Train to Busan Presents: Peninsula Review: Zombie Sequel Can't Live Up to Its Predecessor

With 2016’s Train to Busan, director Yeon Sang-ho didn’t reinvent the wheel of the zombie [...]

With 2016's Train to Busan, director Yeon Sang-ho didn't reinvent the wheel of the zombie genre, but crafted a heart-wrenching and jet-engine-fueled descent into Hell. That film will no doubt be a classic of the subgenre for years to come, and with such a unique and creative world at their fingertips, it makes sense why a second trip would happen to the overrun Korean peninsula. Enter the "standalone sequel," clumsily titled in the US "Train to Busan Presents: Peninsula" (just "Peninsula" in other territories), which offers a new tale set in that world but without any of the characters from the first. While Train to Busan played its influences close to the chest, the follow-up gaudily flaunts its inspirations like a parade.

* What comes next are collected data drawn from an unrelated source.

File: config.mk
export PLATFORM = sky130hd
export DESIGN_NAME = mem_wb_stage
export DESIGN_NICKNAME = d
export VERILOG_FILES = /design/src/rtl/mem_wb_stage_pkg.sv /design/src/rtl/load_align.sv /design/src/rtl/mem_wb_stage.sv
export SDC_FILE = /design/constraint.sdc
export NUM_CORES = 1
export LEC_CHECK = 0
export ABC_AREA = 1
export BUFFER_PORTS_ARGS = -buffer_cell sky130_fd_sc_hd__buf_2
export CORE_MARGIN = 2
export CORE_UTILIZATION = 50
export DETAILED_ROUTE_END_ITERATION = 8
export HOLD_SLACK_MARGIN = 0.05
export PLACE_DENSITY = 0.79
export SLEW_MARGIN = 20
export SYNTH_ARGS = -nofsm -noshare
export SYNTH_HDL_FRONTEND = slang
export SYNTH_SLANG_ARGS = --single-unit
File: constraint.sdc
create_clock -name Clk -period 2.08 [get_ports Clk]
set_input_delay 0.312 -clock Clk [delete_from_list [all_inputs] [get_ports Clk]]
set_output_delay 0.312 -clock Clk [all_outputs]
set_load 0.1 [all_outputs]
`src/rtl/list_pkg.sv`:
```
// Shared types and helpers for the list datapath blocks (adder/splitter family).
package list_pkg;

  // Splitter control states.
  typedef enum logic [1:0] {
    IDLE = 2'd0,
    DIV  = 2'd1,
    DONE = 2'd2
  } split_state_e;

  // $clog2 that never returns 0, so a width derived from it is always usable.
  function automatic int clog2_min1(input int n);
    return (n <= 2) ? 1 : $clog2(n);
  endfunction

endpackage

```
`src/rtl/seq_divider.sv`:
```
// Restoring divider: IN_WIDTH-bit dividend by a constant divisor, one
// quotient bit per cycle, MSB first. The quotient is built in place in the
// dividend shift register. done pulses for one cycle after the last step.
module seq_divider
  import list_pkg::*;
#(
  parameter  int IN_WIDTH  = 35,
  parameter  int DIVISOR   = 8,
  // DIVISOR must not exceed 2**REM_WIDTH.
  parameter  int REM_WIDTH = 3,
  localparam int CNT_WIDTH = clog2_min1(IN_WIDTH)
) (
  input  logic                clk,
  input  logic                rst_n,
  input  logic                start,
  input  logic                abort,
  input  logic [IN_WIDTH-1:0] dividend,
  output logic                busy,
  output logic                done,
  output logic [IN_WIDTH-1:0] quotient,
  // One extra bit holds the trial-subtract sign; it is always 0 here.
  output logic [REM_WIDTH:0]  remainder
);

  localparam logic [REM_WIDTH:0] DIVISOR_C = (REM_WIDTH + 1)'(DIVISOR);

  logic [IN_WIDTH-1:0]  quo_q, quo_d;
  logic [REM_WIDTH:0]   rem_q, rem_d;
  logic [REM_WIDTH:0]   rem_shift, trial;
  logic [CNT_WIDTH-1:0] cnt_q, cnt_d;
  logic                 busy_q, busy_d;
  logic                 done_q, done_d;

  // Next-state: load on start, otherwise one shift/trial-subtract per cycle.
  always_comb begin
    // NOTE: every variable gets a default before any branch; a path that
    // leaves one unassigned would infer a latch.
    quo_d     = quo_q;
    rem_d     = rem_q;
    cnt_d     = cnt_q;
    busy_d    = busy_q;
    done_d    = 1'b0;
    rem_shift = {rem_q[REM_WIDTH-1:0], quo_q[IN_WIDTH-1]};
    trial     = rem_shift - DIVISOR_C;

    if (start) begin
      quo_d  = dividend;
      rem_d  = '0;
      cnt_d  = '0;
      busy_d = 1'b1;
    end else if (abort) begin
      busy_d = 1'b0;
    end else if (busy_q) begin
      // Sign bit set means the trial went negative: restore and shift in 0.
      if (trial[REM_WIDTH]) begin
        rem_d = rem_shift;
        quo_d = {quo_q[IN_WIDTH-2:0], 1'b0};
      end else begin
        rem_d = trial;
        quo_d = {quo_q[IN_WIDTH-2:0], 1'b1};
      end
      cnt_d = cnt_q + 1'b1;
      if (cnt_q == CNT_WIDTH'(IN_WIDTH - 1)) begin
        busy_d = 1'b0;
        done_d = 1'b1;
      end
    end
  end

  // State registers.
  always_ff @(posedge clk or negedge rst_n) begin
    // NOTE: sequential state uses non-blocking assignments so every flop
    // samples its input from before the edge, independent of statement order.
    if (!rst_n) begin
      quo_q  <= '0;
      rem_q  <= '0;
      cnt_q  <= '0;
      busy_q <= 1'b0;
      done_q <= 1'b0;
    end else begin
      quo_q  <= quo_d;
      rem_q  <= rem_d;
      cnt_q  <= cnt_d;
      busy_q <= busy_d;
      done_q <= done_d;
    end
  end

  assign busy      = busy_q;
  assign done      = done_q;
  assign quotient  = quo_q;
  assign remainder = rem_q;

endmodule

```
`src/rtl/splitter.sv`:
```
// Distributes a scalar total as evenly as possible over LENGTH elements:
// element i gets q+1 for i < r, else q, where q/r = total divided by LENGTH.
// Totals above LENGTH*(2^DATA_WIDTH-1) are flagged and produce all zeros.
module splitter
  import list_pkg::*;
#(
  parameter  int DATA_WIDTH   = 32,
  parameter  int LENGTH       = 8,
  localparam int LENGTH_WIDTH = clog2_min1(LENGTH),
  localparam int IN_WIDTH     = LENGTH_WIDTH + DATA_WIDTH
) (
  input  logic                               clk,
  input  logic                               rst_n,
  input  logic [IN_WIDTH-1:0]                total_in,
  input  logic                               split_en,
  output logic [LENGTH-1:0][DATA_WIDTH-1:0]  data_out,
  output logic                               split_done,
  output logic                               split_in_progress,
  output logic                               split_ovf
);

  // Largest representable total, evaluated one bit wider than the input.
  localparam logic [IN_WIDTH:0] ELEM_MAX  =
    {{(IN_WIDTH + 1 - DATA_WIDTH){1'b0}}, {DATA_WIDTH{1'b1}}};
  localparam logic [IN_WIDTH:0] TOTAL_MAX = ELEM_MAX * (IN_WIDTH + 1)'(LENGTH);

  split_state_e                     state_q, state_d;
  logic [IN_WIDTH-1:0]              total_q, total_d;
  logic [LENGTH-1:0][DATA_WIDTH-1:0] data_q, data_d;
  logic                             done_q, done_d;
  logic                             ovf_q, ovf_d;

  logic                             div_start, div_abort;
  logic                             div_busy, div_done;
  logic [IN_WIDTH-1:0]              div_quo;
  logic [LENGTH_WIDTH:0]            div_rem;

  logic [DATA_WIDTH-1:0]            quo_sat;
  logic                             total_ovf;
  logic [LENGTH-1:0][DATA_WIDTH-1:0] expand;

  seq_divider #(
    .IN_WIDTH  (IN_WIDTH),
    .DIVISOR   (LENGTH),
    .REM_WIDTH (LENGTH_WIDTH)
  ) u_div (
    .clk       (clk),
    .rst_n     (rst_n),
    .start     (div_start),
    .abort     (div_abort),
    .dividend  (total_in),
    .busy      (div_busy),
    .done      (div_done),
    .quotient  (div_quo),
    .remainder (div_rem)
  );

  // Overflow check and element expansion from the divider result.
  always_comb begin
    // High quotient bits are only nonzero on overflow, where the elements
    // are zeroed anyway; saturating keeps the element path well defined.
    quo_sat   = (|div_quo[IN_WIDTH-1:DATA_WIDTH]) ? '1 : div_quo[DATA_WIDTH-1:0];
    total_ovf = {1'b0, total_q} > TOTAL_MAX;
    for (int i = 0; i < LENGTH; i++) begin
      expand[i] = ((LENGTH_WIDTH + 1)'(i) < div_rem) ? quo_sat + 1'b1 : quo_sat;
    end
  end

  // Control FSM: accept, wait for the divider, hold the result until released.
  always_comb begin
    state_d   = state_q;
    total_d   = total_q;
    data_d    = data_q;
    done_d    = done_q;
    ovf_d     = ovf_q;
    div_start = 1'b0;
    div_abort = 1'b0;

    unique case (state_q)
      IDLE: begin
        done_d = 1'b0;
        ovf_d  = 1'b0;
        if (split_en) begin
          total_d   = total_in;
          div_start = 1'b1;
          state_d   = DIV;
        end
      end
      DIV: begin
        if (!split_en) begin
          div_abort = 1'b1;
          state_d   = IDLE;
        end else if (div_done) begin
          done_d  = 1'b1;
          ovf_d   = total_ovf;
          data_d  = total_ovf ? '0 : expand;
          state_d = DONE;
        end
      end
      DONE: begin
        // Staying high here never restarts; a low cycle is needed to re-arm.
        if (!split_en) begin
          done_d  = 1'b0;
          ovf_d   = 1'b0;
          state_d = IDLE;
        end
      end
      default: state_d = IDLE;
    endcase
  end

  // State and output registers.
  always_ff @(posedge clk or negedge rst_n) begin
    if (!rst_n) begin
      state_q <= IDLE;
      total_q <= '0;
      data_q  <= '0;
      done_q  <= 1'b0;
      ovf_q   <= 1'b0;
    end else begin
      state_q <= state_d;
      total_q <= total_d;
      data_q  <= data_d;
      done_q  <= done_d;
      ovf_q   <= ovf_d;
    end
  end

  assign data_out          = data_q;
  assign split_done        = done_q;
  assign split_in_progress = div_busy;
  assign split_ovf         = ovf_q;

endmodule
```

Set four years after the original film, the sequel stumbles almost immediately out of the gate. As a means for catching up the audience on the world and what happened at the time, a pair of truly terrible English-speaking actors dump lazy and flat exposition onto the audience. Thankfully these scenes are cut between moments from the start of the zombie pandemic, but these are so bad they could turn off anyone with only a passing interest. It cannot be overstated how bad these moments are.

Luckily, the film picks up a hair after this sequence, showing how Korean refugees attempt to survive in Hong Kong all while subjected to social and political stigmas. Gang Dong-won is one of four recruited by a local mob boss to return to the overrun Korean peninsula (thus the name) in an attempt to steal a large sum of money left in the streets. It's a desolate, post-apocalyptic world, after all, so who would miss it? It's an intriguing set-up for a plot, and, frankly, the major set-piece of the team's arrival and attempts to locate this cash is some of its best stuff.

From there, the team discovers that the peninsula is not home to just zombies, but factions of people who continue to carry out their day-to-day lives there as well, naturally with some changes. It's at this point that the film's own interests become clear, as it starts mixing its own stories with attempts to replicate and show inspiration from other, better movies. One sequence feels ripped completely from Edgar Wright's Baby Driver, as someone in a car whips through wrecked city streets and smashes zombies along the way. It would be impressive if it wasn't clearly an entirely CG creation. There's also a moment that is a facsimile of the Keanu Reeves-led John Wick, not to mention the larger influence of the entire Mad Max franchise on the film as a whole. These things work to an extent but never feel ingrained enough in the DNA of Peninsula itself to come across as anything but referential motifs.

It's not all bad, though, as Yeon Sang-ho's direction continues to inspire in some sequences. One particular moment set in the midst of a zombie gladiator arena in a closed shopping mall is among the better scenes in the film as the camera glides between instances of chaos and gruesome violence in a stunning one-take shot. There's also the little details of life four years after a zombie apocalypse, like how literally none of the characters that have survived in this Hellscape have good teeth. Why would they? No new toothpaste for years at this point!

A lot of care, craft, and thought clearly went into this entire experience, but too much of it leans on what inspired the director in the development and not enough on his own take on that material. There's also two major things missing from the first film in this movie. First is the absolutely relentless pacing. Some sequences in Peninsula certainly have that flavor of non-stop movement, action, and character as the original Train to Busan, but overall there are major gaps where the momentum comes to a halt as characters push the plot forward with forced effort. Additionally, the emotional throughline of the plot doesn't work as well as it did in the first, perhaps in part because there are just so many moving parts in the sequel. The stakes ultimately never feel as dire as the original film.

Fans of Train to Busan will find moments in the sequel that will make their jaws drop or cause them to involuntarily cheer, but overall it doesn't feel as fresh or interesting as its predecessor. The sequel never finds its footing and is comfortable instead to walk in the shoes of filmmakers and franchises that came before it, all while painting zombies on the margins. Even though the undead have a firm place in the story, this is such a backwards step from the first film that you might think unrelated filmmakers were behind it. The real irony is that Peninsula is clearly a riff on Mad Max, even though Yeon Sang-ho made the closest thing to Fury Road possible with the original Train to Busan.

Rating: 3 out of 5

Train to Busan Presents: Peninsula hits select theaters August 7th and streaming on Shudder in 2021.